◆ Assignment
The answer is a number and nothing else: the count of lines in these entries containing the word "occupancy".
-- Source data follows --
## config.mk

```make
export PLATFORM = sky130hd
export DESIGN_NAME = noc_eject_port
export DESIGN_NICKNAME = d
export VERILOG_FILES = /design/src/rtl/noc_eject_port.sv
export SDC_FILE = /design/constraint.sdc
export NUM_CORES = 1
export LEC_CHECK = 0
export ABC_AREA = 1
export ABC_CLOCK_PERIOD_IN_PS = 2080
export BUFFER_PORTS_ARGS = -buffer_cell sky130_fd_sc_hd__buf_4
export CORE_UTILIZATION = 30
export DETAILED_ROUTE_END_ITERATION = 16
export GPL_TIMING_DRIVEN = 0
export PLACE_DENSITY = 0.45
export SYNTH_ARGS = -nofsm -noshare
export SYNTH_HDL_FRONTEND = slang
export SYNTH_SLANG_ARGS = --single-unit
```

## constraint.sdc

```tcl
create_clock -name clk -period 2.08 [get_ports clk]
set_input_delay 0.416 -clock clk [delete_from_list [all_inputs] [get_ports clk]]
set_output_delay 0.416 -clock clk [all_outputs]
set_load 0.05 [all_outputs]
```

## src/rtl/noc_eject_port.sv

```systemverilog
// Receive-side endpoint for one crossbar output lane: DEPTH-entry flit FIFO with
// valid/ready eject, occupancy count and sticky overflow/misroute flags.
`ifndef ADDR_WIDTH
`define ADDR_WIDTH 4
`endif
`ifndef DATA_WIDTH
`define DATA_WIDTH 8
`endif

module noc_eject_port #(
   parameter int ADDR_WIDTH = `ADDR_WIDTH,
   parameter int DATA_WIDTH = `DATA_WIDTH,
   parameter int DEPTH      = 4,
   parameter int DEST_BITS  = 2,
   parameter logic [DEST_BITS-1:0] PORT_ID = '0
) (
   input  logic                        clk,
   input  logic                        rst_l,
   input  logic                        FIFO_ENQ,
   input  logic [ADDR_WIDTH+DATA_WIDTH-1:0] FIFO_IN,
   output logic                        FIFO_FULL,
   output logic                        EJ_VALID,
   output logic [ADDR_WIDTH-1:0]       EJ_ADDR,
   output logic [DATA_WIDTH-1:0]       EJ_DATA,
   input  logic                        EJ_READY,
   output logic [$clog2(DEPTH+1)-1:0]  COUNT,
   output logic                        OVERFLOW,
   output logic                        MISROUTE,
   input  logic                        CLR_ERR
);
   localparam int PW = $clog2(DEPTH);
   localparam int CW = $clog2(DEPTH+1);

   typedef struct packed {
      logic [ADDR_WIDTH-1:0] addr;
      logic [DATA_WIDTH-1:0] data;
   } flit_t;

   flit_t            mem [DEPTH];
   flit_t            head;
   logic [PW-1:0]    rd_ptr, wr_ptr;
   logic [CW-1:0]    count;
   logic             full, valid, accept, deq, dest_bad;

   function automatic logic [PW-1:0] next_ptr(input logic [PW-1:0] p);
      return (p == PW'(DEPTH-1)) ? '0 : p + 1'b1;
   endfunction

   // Status decodes come only from registered occupancy, so no input-to-full path.
   assign full     = (count == CW'(DEPTH));
   assign valid    = (count != '0);
   assign accept   = FIFO_ENQ & ~full;
   assign deq      = valid & EJ_READY;
   assign dest_bad = (FIFO_IN[DATA_WIDTH +: DEST_BITS] != PORT_ID);

   always_ff @(posedge clk or negedge rst_l) begin
      if (!rst_l) begin
         rd_ptr   <= '0;
         wr_ptr   <= '0;
         count    <= '0;
         OVERFLOW <= 1'b0;
         MISROUTE <= 1'b0;
      end else begin
         if (accept) wr_ptr <= next_ptr(wr_ptr);
         if (deq)    rd_ptr <= next_ptr(rd_ptr);
         case ({accept, deq})
            2'b10:   count <= count + 1'b1;
            2'b01:   count <= count - 1'b1;
            default: count <= count;
         endcase
         // A new error in the clearing cycle wins over the clear.
         OVERFLOW <= (FIFO_ENQ & full)      | (OVERFLOW & ~CLR_ERR);
         MISROUTE <= (accept & dest_bad)    | (MISROUTE & ~CLR_ERR);
      end
   end

   always_ff @(posedge clk) begin
      if (accept) mem[wr_ptr] <= flit_t'(FIFO_IN);
   end

   // Head is forced to zero while empty so stale entries never leak out.
   assign head      = valid ? mem[rd_ptr] : '0;
   assign EJ_ADDR   = head.addr;
   assign EJ_DATA   = head.data;
   assign EJ_VALID  = valid;
   assign FIFO_FULL = full;
   assign COUNT     = count;

endmodule

```

==> results of run 1 <==
-- through the flow --
stage               TNS (ns)  hold slack, ns   util  setup slack, ns
floorplan                  0           0.120      -           0.0631
global placement      -10.57           0.252  0.359           -0.233
detailed placement    -10.13           0.253  0.359           -0.227
CTS                    -8.29           0.273  0.386           -0.243
global route         -0.0385           0.267  0.393          -0.0131
finish                     0           0.285  0.393           0.0594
-- Source data concluded --
◆ Response for this exercise
2